El sistema de salud colombiano enfrenta una crisis sistémica que vulnera el derecho fundamental a la salud de millones de afiliados. La decisión de Colsubsidio de no continuar con la dispensación de medicamentos para la Nueva EPS a partir de 2026 ha generado una profunda incertidumbre y agrava la situación financiera del sector. La medida afecta a 1.642.000 afiliados de la Nueva EPS en 11 departamentos, quienes desde el 1 de enero de 2026 deberán acudir a nuevos gestores farmacéuticos aún no definidos claramente.
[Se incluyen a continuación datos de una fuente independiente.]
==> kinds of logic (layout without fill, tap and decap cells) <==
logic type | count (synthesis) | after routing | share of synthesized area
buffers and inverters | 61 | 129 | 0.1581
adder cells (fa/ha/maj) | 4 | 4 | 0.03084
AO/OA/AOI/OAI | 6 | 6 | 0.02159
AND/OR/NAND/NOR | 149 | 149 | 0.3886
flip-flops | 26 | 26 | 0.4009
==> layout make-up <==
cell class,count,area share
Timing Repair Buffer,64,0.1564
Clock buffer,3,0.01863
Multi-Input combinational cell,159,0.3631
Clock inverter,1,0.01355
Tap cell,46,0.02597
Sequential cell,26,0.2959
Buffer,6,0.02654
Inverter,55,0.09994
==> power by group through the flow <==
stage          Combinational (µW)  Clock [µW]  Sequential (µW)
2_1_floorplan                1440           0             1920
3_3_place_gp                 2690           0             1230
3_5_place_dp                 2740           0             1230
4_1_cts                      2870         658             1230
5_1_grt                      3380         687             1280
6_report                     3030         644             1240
File: src/rtl/tl_left_ctrl_if.sv
// Sensor inputs and light/state outputs of the intersection controller.
interface tl_left_ctrl_if;
    import tl_left_ctrl_pkg::*;

    logic   ta;
    logic   tal;
    logic   tb;
    logic   tbl;
    light_t la;
    light_t lb;
    state_t state;

    modport master (
        output ta, tal, tb, tbl,
        input  la, lb, state
    );

    modport slave (
        input  ta, tal, tb, tbl,
        output la, lb, state
    );

endinterface

File: src/rtl/tl_left_ctrl_reg3.sv
// Purpose: 3-bit state register with asynchronous active-low reset to S0.
// Latency: q follows d one clock later; reset acts immediately.
// Backpressure: none, loads every cycle.
module tl_left_ctrl_reg3 (
    input  logic       clk,
    input  logic       reset_n,
    input  logic [2:0] d,
    output logic [2:0] q
);

    always_ff @(posedge clk or negedge reset_n) begin
        if (!reset_n) begin
            q <= 3'd0;
        end else begin
            q <= d;
        end
    end

endmodule
===== config.mk =====
export PLATFORM = sky130hd
export DESIGN_NAME = kbd_ps2_ctrl
export DESIGN_NICKNAME = d
export VERILOG_FILES = /design/src/rtl/kbd_ps2_ctrl.sv
export SDC_FILE = /design/constraint.sdc
export NUM_CORES = 1
export LEC_CHECK = 0
export CELL_PAD_IN_SITES_DETAIL_PLACEMENT = 1
export CELL_PAD_IN_SITES_GLOBAL_PLACEMENT = 1
export CORE_UTILIZATION = 47
export CTS_CLUSTER_SIZE = 28
export DETAILED_ROUTE_END_ITERATION = 12
export PLACE_DENSITY_LB_ADDON = 0.1
export SLEW_MARGIN = 5
export SYNTH_ARGS = -nofsm -noshare
export SYNTH_HDL_FRONTEND = slang
export SYNTH_SLANG_ARGS = --single-unit

===== constraint.sdc =====
create_clock -name i_clk -period 5.4 [get_ports i_clk]
set_input_delay 1.62 -clock i_clk [delete_from_list [all_inputs] [get_ports i_clk]]
set_output_delay 1.62 -clock i_clk [all_outputs]
set_load 0.05 [all_outputs]

===== src/rtl/kbd_ps2_ctrl.sv =====
// PS/2 keyboard receiver with a scan-code FIFO behind a small memory-mapped
// register interface (DATA pops on read, STATUS carries count and sticky flags).
module kbd_ps2_ctrl #(
    parameter int FIFO_DEPTH     = 8,
    parameter int TIMEOUT_CYCLES = 50000
) (
    input  logic        i_clk,
    input  logic        i_rstn,
    input  logic        i_ps2_clk,
    input  logic        i_ps2_data,
    input  logic        i_sel,
    input  logic        i_re,
    input  logic        i_we,
    input  logic [3:0]  i_addr,
    input  logic [31:0] i_wdata,
    output logic [31:0] o_dout
);

    localparam int AW = (FIFO_DEPTH > 1) ? $clog2(FIFO_DEPTH) : 1;
    localparam int CW = (AW + 1 > 8) ? AW + 1 : 8;
    localparam int TW = $clog2(TIMEOUT_CYCLES + 1);

    typedef enum logic [1:0] {IDLE, DATA, PARITY, STOP} state_t;

    state_t          r_state;
    state_t          w_nextState;
    logic [1:0]      r_ps2ClkSync;
    logic [1:0]      r_ps2DataSync;
    logic            r_ps2ClkPrev;
    logic [2:0]      r_bitCnt;
    logic [7:0]      r_shift;
    logic            r_parityBit;
    logic [TW-1:0]   r_toCnt;
    logic [7:0]      r_mem [FIFO_DEPTH];
    logic [AW-1:0]   r_head;
    logic [AW-1:0]   r_tail;
    logic [CW-1:0]   r_count;
    logic            r_overflow;
    logic            r_parityErr;
    logic            r_frameErr;

    logic            w_fe;
    logic            w_data;
    logic            w_timeout;
    logic            w_pushReq;
    logic            w_setParity;
    logic            w_setFrame;
    logic            w_pop;
    logic            w_full;
    logic            w_pushOk;
    logic            w_overflowSet;
    logic            w_statusWr;

    assign w_fe   = r_ps2ClkPrev & ~r_ps2ClkSync[1];
    assign w_data = r_ps2DataSync[1];

    always_ff @(posedge i_clk) begin
        if (!i_rstn) begin
            r_state <= IDLE;
        end else begin
            r_state <= w_nextState;
        end
    end

    // A falling edge always beats the timeout, so a late edge is never lost.
    always_comb begin
        w_nextState = r_state;
        w_timeout   = 1'b0;
        w_pushReq   = 1'b0;
        w_setParity = 1'b0;
        w_setFrame  = 1'b0;
        if (r_state != IDLE && !w_fe && r_toCnt == TW'(TIMEOUT_CYCLES - 1)) begin
            w_timeout   = 1'b1;
            w_nextState = IDLE;
        end else if (w_fe) begin
            case (r_state)
                IDLE:    if (!w_data) w_nextState = DATA;
                DATA:    if (r_bitCnt == 3'd7) w_nextState = PARITY;
                PARITY:  w_nextState = STOP;
                STOP: begin
                    w_nextState = IDLE;
                    if (!w_data) begin
                        w_setFrame = 1'b1;
                    end else if (!(^{r_shift, r_parityBit})) begin
                        w_setParity = 1'b1;
                    end else begin
                        w_pushReq = 1'b1;
                    end
                end
                default: w_nextState = IDLE;
            endcase
        end
    end

    always_ff @(posedge i_clk) begin
        if (!i_rstn) begin
            r_ps2ClkSync  <= 2'b11;
            r_ps2DataSync <= 2'b11;
            r_ps2ClkPrev  <= 1'b1;
            r_bitCnt      <= '0;
            r_shift       <= '0;
            r_parityBit   <= 1'b0;
            r_toCnt       <= '0;
        end else begin
            r_ps2ClkSync  <= {r_ps2ClkSync[0], i_ps2_clk};
            r_ps2DataSync <= {r_ps2DataSync[0], i_ps2_data};
            r_ps2ClkPrev  <= r_ps2ClkSync[1];
            if (r_state == IDLE || w_fe || w_timeout) begin
                r_toCnt <= '0;
            end else begin
                r_toCnt <= r_toCnt + 1'b1;
            end
            if (w_fe) begin
                case (r_state)
                    IDLE:    r_bitCnt <= '0;
                    DATA: begin
                        r_shift  <= {w_data, r_shift[7:1]};
                        r_bitCnt <= r_bitCnt + 1'b1;
                    end
                    PARITY:  r_parityBit <= w_data;
                    default: ;
                endcase
            end
        end
    end

    assign w_pop         = i_sel & i_re & (i_addr[3:2] == 2'b00) & (r_count != '0);
    assign w_full        = (r_count == CW'(FIFO_DEPTH));
    assign w_pushOk      = w_pushReq & (~w_full | w_pop);
    assign w_overflowSet = w_pushReq & w_full & ~w_pop;
    assign w_statusWr    = i_sel & i_we & (i_addr[3:2] == 2'b01);

    always_ff @(posedge i_clk) begin
        if (w_pushOk) begin
            r_mem[r_tail] <= r_shift;
        end
    end

    // When full, push and pop share one slot; the popped byte was already read out.
    always_ff @(posedge i_clk) begin
        if (!i_rstn) begin
            r_head      <= '0;
            r_tail      <= '0;
            r_count     <= '0;
            r_overflow  <= 1'b0;
            r_parityErr <= 1'b0;
            r_frameErr  <= 1'b0;
        end else begin
            if (w_pushOk) r_tail <= r_tail + 1'b1;
            if (w_pop)    r_head <= r_head + 1'b1;
            case ({w_pushOk, w_pop})
                2'b10:   r_count <= r_count + 1'b1;
                2'b01:   r_count <= r_count - 1'b1;
                default: ;
            endcase
            if (w_overflowSet)                   r_overflow  <= 1'b1;
            else if (w_statusWr && i_wdata[0])   r_overflow  <= 1'b0;
            if (w_setParity)                     r_parityErr <= 1'b1;
            else if (w_statusWr && i_wdata[1])   r_parityErr <= 1'b0;
            if (w_setFrame)                      r_frameErr  <= 1'b1;
            else if (w_statusWr && i_wdata[2])   r_frameErr  <= 1'b0;
        end
    end

    always_comb begin
        o_dout = '0;
        if (i_sel) begin
            case (i_addr[3:2])
                2'b00: if (r_count != '0) o_dout = {23'b0, 1'b1, r_mem[r_head]};
                2'b01: o_dout = {16'b0, r_count[7:0], 5'b0, r_frameErr, r_parityErr, r_overflow};
                default: o_dout = '0;
            endcase
        end
    end

endmodule


==> run metrics <==
P_int=approximately 0.0017 W; clock network fraction of design power=a little over half; Switching Fraction=roughly a fifth; largest net degree at the start of global routing=44; critical path peak fanout=13; Setup crit end kind=primary output; max-slew violations=0; setup slack, reg-to-reg=approximately 1700 ps; CP max-delay cell=clkdlybuf4s50_1; first-pass GRT wire length=about 19 mm; status=finished, final reports clean; # DRC=0; hold buffer count at cts=0; RR Endpoint=r_count[7]$_SDFFE_PN0P_; vias in the first global route=between 3000 and 4000; Hold Path Stages=1; DR top layer=met4; layout cells sized above 1=16.94%; max cap viols=0; prevailing post-synth register cell=edfxtp_1; Total Routing Usage GR=around 22%; routed via count=3352; final WL=11.47 mm; Die Span Y=about 110 microns; worst slew pin tran=~900 ps; met2 wire length=6.004 mm; Gate power share=2.2%; core area=about 11000 sq um; FF-to-FF path depth=11; Clock transition at path regs=~50 ps; Leakage=approximately 2.4 nW; Rel. slew slack=between 30% and 40%; CP dominant cell by count=nor2_1; M1 WL=roughly 4.9 mm; worst setup path class=in -> out; Port Buffer Count=27; CTS tree=done; die width=108.5 microns; diode count=0; met3 wire len=377 microns; Synth Instances=434; CP cell instances=clkdlybuf4s50_1 -> nor2_1 -> nand2_1 -> nor2_1 -> buf_12; commonest non-fill, non-tap cell in the layout=edfxtp_1; total CTS buffers=17; sequential share of power=a little over two fifths; Avg WL per Cell=~18 microns; antenna viol nets, final=0; Max stage delay on crit path=~600 ps; final net count=530; initial drt markers=89; Hold Vio Cnt, Final=0; Syn. warnings=0; Hold Crit Endpoint=r_ps2ClkSync[1]$_SDFF_PN1_; final setup skew=8.146 ps; routability cong.=approximately 0.74; antenna violations before repair=0; root buf cell=clkbuf_16; DP Wirelength=about 7.4 mm; post-synthesis cell type count=55; post-synthesis area per instance=around 12 sq um; fmax=about 200 MHz; Via density=about 5.4; critical path arrival=about 3300 ps; synthesized area=5333 sq um; grt ovf=0; Final Setup Violations=0; Tcrit/Tclk final=between 90% and 100%; Sw Pwr=~0.00045 W; Top Ports=75; Seq cells post-synth=about 120; Row Count=38; Post-Place Setup Slack=~380 ps; Post-synth ARST share=0%; Worst-Skew Late Latency=about 400 ps; Top delay family on crit path=simple AND/OR/NAND/NOR gates; worst path required time=3780 ps; post-synthesis sequential area ratio=a little under three fifths; unrepaired setup endpoints after global routing=false; area delta synth->final=19.59%; most frequent cells in the layout=edfxtp_1 (64), dfxtp_1 (55), nand2_1 (41), nor2_1 (39), xnor2_1 (19); CTS sink count=approximately 120; design area=between 6000 and 7000 sq um; Initial Util=about half; Post-DP Area=between 5000 and 6000 sq um; total die area=around 12000 sq um; postcts setup bufs=0; min Tclk post-route=4928 ps; H-Tree Depth=4; Setup crit start kind=primary input; worst vdd ir=between 0.15 and 0.2 mV; clk buf depth=2; setup_tns=0 ps; PwrDens=~340 nW/um^2; post-CTS sizing=0; EDFF count, synth=64; Final WS setup=approximately 470 ps; Crit path buffers/inverters=2; worst flop-to-flop path startpoint=r_shift[2]$_SDFFE_PN0P_; HP Class=reg -> reg; Initial DRT Pass Iterations=4; Hold Crit Start=r_ps2ClkSync[0]$_SDFF_PN1_; worst hold slack=406.3 ps
synth_stat cells (all sizes together) (10+ instances only):
cell type  instances  area, sq um
nor3              12        60.06
nand3             11        55.05
edfxtp            64         1922
ha                15        187.7
dfxtp             55         1101
buf               19        140.1
clkbuf            11        41.29
nand2b            10        62.56
nand2             41        153.9
and3              10        67.56
nor2b             10        62.56
nor2              41        163.9
mux4              16        360.4
mux2i             13        130.1
xnor2             19        166.4
worst max path at each step:
stage,start,end,slack [ps],cells after the start
after floorplan,i_sel,o_dout[3],1010,3
after global placement,i_addr[2],r_count[7]$_SDFFE_PN0P_,440,11
after detailed placement,i_addr[2],r_count[7]$_SDFFE_PN0P_,380,11
after CTS,i_addr[2],o_dout[5],450,5
after global routing,i_addr[2],r_count[7]$_SDFFE_PN0P_,300,11
final,i_addr[2],o_dout[5],470,5
power by group through the flow:
stage               registers, W  clock network (W)  logic [W]
global route            0.000947            0.00126  0.0000518
CTS                     0.000947            0.00122  0.0000482
floorplan               0.000966                  0  0.0000443
finish                  0.000947            0.00120  0.0000482
global placement        0.000966                  0  0.0000475
detailed placement      0.000966                  0  0.0000480
per-layer routing:
metal | global-route usage (%) | up-vias
met3 | 5.304 | 17
met4 | 9.073 | 0
met2 | 38.11 | 62
met1 | 25.50 | 1665
met5 | 0 | -
li1 | - | 1608
metrics by stage:
stage | util [%] | std cells | total power [W]
after floorplan | - | 449 | 0.001010
after global placement | 52.52 | 592 | 0.001014
after detailed placement | 52.52 | 592 | 0.001014
after CTS | 58.32 | 624 | 0.002218
after global routing | 58.32 | 624 | 0.002257
final | 58.32 | 624 | 0.002196
flip-flops by register name (all words and copies together) (netlist names), 3 cells and up, named ones only:
name      flops
r_mem        64
r_toCnt      16
r_count       8
r_shift       8
r_bitCnt      3
r_head        3
r_tail        3
cell families (layout without fill, tap and decap cells):
| family | Yosys count | after routing | share of synthesized area, % |
|---|---|---|---|
| flops | 119 | 119 | 56.69 |
| compound gates | 40 | 40 | 5.209 |
| xor+xnor | 29 | 29 | 5.303 |
| buf+inv | 38 | 73 | 3.965 |
| fa+ha+maj | 16 | 16 | 3.895 |
| other cells | 1 | 16 | 0.07032 |
| mux | 33 | 33 | 10.11 |
| simple gates | 158 | 158 | 14.76 |
final cells by class:
class                           count  area (sq um)
Timing Repair Buffer               33         350.3
Clock buffer                       18         439.2
Sequential cell                   119          3023
Tap cell                          140         175.2
Clock inverter                     14         195.2
Inverter                            8         30.03
Multi-Input combinational cell    292          2165
Fill cell                        1125          4558
(Power assumes the default switching activity.)
$ cat src/rtl/mem_arb_pkg.sv
// ---------------------------------------------------------------------------
// mem_arb_pkg
// Shared encodings for the two-requester memory arbiter: the three FSM
// states and the owner identifiers used by the arbiter and by rr_pick.
// No ports (package).
// ---------------------------------------------------------------------------
package mem_arb_pkg;

    typedef enum logic [1:0] {
        S_IDLE   = 2'd0,
        S_ACCESS = 2'd1,
        S_DONE   = 2'd2
    } state_t;

    typedef enum logic {
        OWN_CPU = 1'b0,
        OWN_IO  = 1'b1
    } owner_t;

endpackage
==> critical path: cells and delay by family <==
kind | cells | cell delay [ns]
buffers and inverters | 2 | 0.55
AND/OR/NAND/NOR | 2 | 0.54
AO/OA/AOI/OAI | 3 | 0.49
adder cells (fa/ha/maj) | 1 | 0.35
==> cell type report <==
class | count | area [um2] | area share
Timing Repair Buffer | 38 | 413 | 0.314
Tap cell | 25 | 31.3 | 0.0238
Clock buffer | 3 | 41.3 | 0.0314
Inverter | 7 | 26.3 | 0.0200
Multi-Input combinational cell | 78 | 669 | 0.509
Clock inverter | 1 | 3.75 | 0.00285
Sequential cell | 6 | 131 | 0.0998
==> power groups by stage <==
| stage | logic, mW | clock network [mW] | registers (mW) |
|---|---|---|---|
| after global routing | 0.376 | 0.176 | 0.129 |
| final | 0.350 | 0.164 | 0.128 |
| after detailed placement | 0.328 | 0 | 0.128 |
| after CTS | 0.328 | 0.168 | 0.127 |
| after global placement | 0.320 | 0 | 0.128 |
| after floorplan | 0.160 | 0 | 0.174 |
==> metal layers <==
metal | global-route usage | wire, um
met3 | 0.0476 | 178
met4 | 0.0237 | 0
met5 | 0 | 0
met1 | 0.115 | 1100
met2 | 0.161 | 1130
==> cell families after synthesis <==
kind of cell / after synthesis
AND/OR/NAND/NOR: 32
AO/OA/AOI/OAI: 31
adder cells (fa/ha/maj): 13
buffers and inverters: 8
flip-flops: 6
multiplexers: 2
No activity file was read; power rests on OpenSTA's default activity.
==> src/rtl/hl2_cw_pkg.sv <==
// Shared encodings for the CW keyer: mode values, FSM states and element timer sizing.
package hl2_cw_pkg;
    localparam logic [1:0] MODE_STRAIGHT     = 2'b00;
    localparam logic [1:0] MODE_IAMBIC_A     = 2'b01;
    localparam logic [1:0] MODE_IAMBIC_B     = 2'b10;
    localparam logic [1:0] MODE_STRAIGHT_ALT = 2'b11;

    localparam int DASH_RATIO = 3;
    localparam int TIMER_W    = 13;

    typedef enum logic [1:0] {
        ST_IDLE = 2'd0,
        ST_DOT  = 2'd1,
        ST_DASH = 2'd2,
        ST_GAP  = 2'd3
    } keyer_state_t;

    function automatic logic is_iambic(input logic [1:0] mode);
        return !((mode == MODE_STRAIGHT) || (mode == MODE_STRAIGHT_ALT));
    endfunction
endpackage
**src/rtl/not1.sv**
```systemverilog
// Triple-redundant inverter: gate-level, dataflow and behavioural paths cross-checked
// every tick, with a registered result and saturating vector/error counters.

module not1_gate #(
   parameter int WIDTH = 1
) (
   input  logic [WIDTH-1:0] a,
   output wire  [WIDTH-1:0] y
);
   // One NOT primitive per bit
   for (genvar i = 0; i < WIDTH; i++) begin : g_bit
      not u_not (y[i], a[i]);
   end
endmodule

module not1_dataflow #(
   parameter int WIDTH = 1
) (
   input  logic [WIDTH-1:0] a,
   output logic [WIDTH-1:0] y
);
   assign y = ~a;
endmodule

module not1_behavioral #(
   parameter int WIDTH = 1
) (
   input  logic [WIDTH-1:0] a,
   output logic [WIDTH-1:0] y
);
   // Bitwise inversion keeps X/Z inputs as X rather than resolving them
   always_comb begin
      y = ~a;
   end
endmodule

module not1 #(
   parameter int WIDTH = 1,
   parameter int CNT_W = 32
) (
   input  logic             tick,
   input  logic             reset,
   input  logic [WIDTH-1:0] a,
   output wire  [WIDTH-1:0] y_gate,
   output logic [WIDTH-1:0] y_data,
   output logic [WIDTH-1:0] y_beh,
   output logic [WIDTH-1:0] y_reg,
   output logic             mismatch,
   output logic [CNT_W-1:0] vec_count,
   output logic [CNT_W-1:0] err_count
);
   localparam logic [CNT_W-1:0] CNT_ONE = CNT_W'(1);
   localparam logic [CNT_W-1:0] CNT_MAX = {CNT_W{1'b1}};

   logic             mismatch_s;
   logic [WIDTH-1:0] y_reg_r;
   logic             mismatch_r;
   logic [CNT_W-1:0] vec_count_r;
   logic [CNT_W-1:0] err_count_r;

   not1_gate       #(.WIDTH(WIDTH)) u_gate (.a(a), .y(y_gate));
   not1_dataflow   #(.WIDTH(WIDTH)) u_data (.a(a), .y(y_data));
   not1_behavioral #(.WIDTH(WIDTH)) u_beh  (.a(a), .y(y_beh));

   // Case-inequality so an X on one path against a known value on another is flagged
   assign mismatch_s = (y_gate !== y_data) || (y_data !== y_beh) || (y_gate !== y_beh);

   // Registered result, disagreement flag and saturating counters
   always_ff @(posedge tick or posedge reset) begin
      if (reset) begin
         y_reg_r     <= {WIDTH{1'b0}};
         mismatch_r  <= 1'b0;
         vec_count_r <= {CNT_W{1'b0}};
         err_count_r <= {CNT_W{1'b0}};
      end else begin
         y_reg_r    <= ~a;
         mismatch_r <= mismatch_s;
         if (vec_count_r != CNT_MAX) begin
            vec_count_r <= vec_count_r + CNT_ONE;
         end else begin
            vec_count_r <= vec_count_r;
         end
         if (mismatch_s && (err_count_r != CNT_MAX)) begin
            err_count_r <= err_count_r + CNT_ONE;
         end else begin
            err_count_r <= err_count_r;
         end
      end
   end

   assign y_reg     = y_reg_r;
   assign mismatch  = mismatch_r;
   assign vec_count = vec_count_r;
   assign err_count = err_count_r;
endmodule

```
**config.mk**
```make
export PLATFORM = sky130hd
export DESIGN_NAME = not1
export DESIGN_NICKNAME = d
export VERILOG_FILES = /design/src/rtl/not1.sv
export SDC_FILE = /design/constraint.sdc
export NUM_CORES = 1
export LEC_CHECK = 0
export CORE_MARGIN = 2
export CORE_UTILIZATION = 47
export DETAILED_ROUTE_END_ITERATION = 12
export PLACE_DENSITY = 0.85
export SYNTH_ARGS = -nofsm -noshare
export SYNTH_HDL_FRONTEND = slang
export SYNTH_SLANG_ARGS = --single-unit
```
**constraint.sdc**
```tcl
create_clock -name tick -period 5.05 [get_ports tick]
set_input_delay 1.2625 -clock tick [delete_from_list [all_inputs] [get_ports tick]]
set_output_delay 1.2625 -clock tick [all_outputs]
set_load 0.005 [all_outputs]
```
==> run metrics <==
peak supply drop=0.1643 mV; CTS Sinks=33; initial antenna violation count=0; slowest CP cell=clkdlybuf4s50_1; crit start category=input pin; Core Region=0.003914 mm^2; clock buffer depth=2; dpl cell area=0.002173 mm^2; Final setup viols=0; TNS Setup=0 ps; Required @ worst endpoint=3790 ps; Vias per Instance=4.714; commonest non-fill, non-tap cell in the layout=clkdlybuf4s50_1; hold crit path type=reg2reg; sequential fraction of the synthesis area=43.82%; antenna-violating nets left=0; worst slew margin relative to its limit=53.84%; fill cell count=352; post-route cell area=0.002290 mm^2; GR Overflow Total=0; period utilization=70.19%; fin nets=222; min Tclk post-route=3545 ps; Area Overhead vs Synth=21.51%; RSZ-0062 raised after global routing=false; DRT Pass-1 Iters=4; via count of the routed design=1,268; Largest register FFs=32; Post-synth EDFFs=0; Post-Route Skew=3.148 ps; All-Layer GR Usage=15.20%; die height=67.32 um; largest incremental delay on the critical path=510 ps; die footprint=0.004531 mm^2; Critical Setup Path Class=in2out; Syn Std Cell Area=0.001884 mm^2; First DRT Iteration DRCs=73; largest net degree at the start of global routing=20; diode count=0; Top Ports=72; synthesized flop and latch total=33; Hold Buf Count CTS=0; leakage power=1.135 nW; critical path endpoint category=primary output; fraction of layout cells with a size suffix above 1=9.589%; TritonCTS buffer count=5; number of global-route vias before repair=1,140; Final Hold Viols=0; register area=825.8 um^2; crit-path cells=clkdlybuf4s50_1 > inv_1 > clkdlybuf4s50_1; f_max=0.2821 GHz; global-route wire length before repair=5.043 mm; crit-path most repeated cell=clkdlybuf4s50_1; WL per Instance=11.80 um; Post-synth ARST share=100.0%; CTS tree=done; DRT Wirelength=3.175 mm; Worst Max-Slew Pin Slew=691.6 ps; Main synth FF type=dfrtp_1; power per standard cell area=233.3 mW/mm^2; # DRC=0; Max-Cap Viols=0; clk root buf=clkbuf_8; Final Slew Violations=0; Post-CTS Setup Inserts=0; GPL Wtd Cong=0.7557; hpwl dp=2.307 mm; post-cts resize count=0; library cells used by synthesis=32; YS warnings=0; Site Rows=23; status=finished, final reports clean; Placed Cells=261; Syn Inst Count=177; most frequent cells in the layout=clkdlybuf4s50_1 (38), conb_1 (33), dfrtp_1 (33); critical path peak fanout=4; PortBufs=38; CP arrival=2280 ps; Initial Utilization=48.15%; syn_area_per_cell=10.65 um^2; area used by multi-input combinational logic=882.1 um^2; H-tree depth=2; clk_lat worst skew=280 ps; Reg clk slew, reported paths=60 ps; Die Width=67.32 um; fin cells=269
==> kinds of logic (layout without fill, tap and decap cells) <==
| kind of cell | after synthesis | in the layout | share of synthesized area, % |
|---|---|---|---|
| AO/OA/AOI/OAI | 4 | 4 | 2.523 |
| buffers and inverters | 41 | 51 | 15.74 |
| XOR/XNOR | 31 | 31 | 14.41 |
| other | 1 | 33 | 0.1990 |
| AND/OR/NAND/NOR | 65 | 65 | 22.05 |
| flip-flops | 33 | 33 | 43.82 |
| multiplexers | 1 | 1 | 0.5976 |
| adder cells (fa/ha/maj) | 1 | 1 | 0.6639 |
==> power breakdown <==
| part | total [mW] | switching, mW | leakage (nW) | internal, mW |
|---|---|---|---|---|
| sequential | 0.265 | 0.000132 | 0.444 | 0.265 |
| combinational | 0.0165 | 0.0119 | 0.632 | 0.00461 |
| clock | 0.253 | 0.0921 | 0.0585 | 0.161 |
| total | 0.534 | 0.104 | 1.13 | 0.430 |
==> critical path, delay by kind of cell <==
family   cells  cell delay (ps)
buf+inv      3             1010
==> synth_stat cells (all sizes together), types with 2 or more instances <==
cell / number / area share [%]
dfrtp: 33 / 44
inv: 4 / 0.80
buf: 37 / 15
and3: 5 / 1.7
and4: 3 / 1.4
nand3: 8 / 2.4
a31oi: 2 / 1.5
and4b: 2 / 1.3
nand2: 14 / 2.8
or2: 2 / 0.66
nor3: 7 / 3.7
xnor2: 13 / 6.0
nor2: 12 / 2.5
nand4: 8 / 3.7
xor2: 18 / 8.4
==> stage by stage <==
step	util, %	setup WS [ps]	total power [mW]	hold WS [ps]
after floorplan	-	2321	0.2993	484.0
after global placement	55.53	1530	0.2861	484.6
after detailed placement	55.53	1508	0.2863	486.9
after CTS	58.50	1498	0.5393	496.2
after global routing	58.50	1495	0.5589	532.0
final	58.50	1505	0.5342	495.7
==> layer usage <==
layer  GRT usage, %  up-vias  part of all wire, %
met5              0        -                    0
met3          6.500        5                  6.9
met1          19.16      610                   46
li1               -      608                    -
met4          4.592        0                  1.5
met2          23.76       45                   45
==> worst paths after layout <==
path                       slack, ps                       from  cells after the start                         to
setup / recovery                1510                          a                      3                     y_data
hold / removal                   500  vec_count[23]$_DFFE_PP0P_                      1  vec_count[23]$_DFFE_PP0P_
setup reg to reg                3070   vec_count[0]$_DFFE_PP0P_                      6  vec_count[19]$_DFFE_PP0P_
hold reg to reg                  500  vec_count[23]$_DFFE_PP0P_                      1  vec_count[23]$_DFFE_PP0P_
max in group asynchronous       3000                      reset                      3   vec_count[2]$_DFFE_PP0P_
min in group asynchronous       1380                      reset                      2            y_reg$_DFF_PP0_
==> final cells by class <==
class                      instances  area share [%]
inverter                           4          0.6557
clock buffer                       7           3.770
timing repair buffer              39           16.94
tap                               50           2.732
sequential                        33           36.07
multi-input combinational        135           38.52
clock inverter                     1           1.311
Note: power is estimated with default switching activity, not from simulation.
Esta situación ha provocado la alarma de los usuarios, que ya reportaban entregas incompletas de sus tratamientos desde hace meses, obligándolos a asumir los costos de su bolsillo. La Defensoría del Pueblo ha alertado sobre la falta de información y el riesgo de interrupción de los servicios.
El problema se enmarca en una crisis financiera más amplia.
La Contraloría advirtió sobre un posible colapso sistémico para 2026, señalando el desempeño deficiente del 75% de las EPS intervenidas por el Estado, incluida la Nueva EPS, que acumula deudas crecientes. Gremios como Afidro y Acemi, junto con asociaciones de pacientes que califican la situación de “catástrofe humanitaria”, han señalado que el aumento de la Unidad de Pago por Capitación (UPC) para 2026 es insuficiente para cubrir el déficit acumulado, lo que perpetúa la operación en sobregiro del sistema y pone en riesgo la atención a los pacientes.
En resumenLa suspensión de la entrega de medicamentos de Colsubsidio a la Nueva EPS es el síntoma más reciente de una profunda crisis financiera y de gestión en el sistema de salud. La situación amenaza la continuidad de los tratamientos para más de 1.6 millones de personas y pone en evidencia el riesgo de un colapso sistémico, según advertencias de la Contraloría y gremios del sector.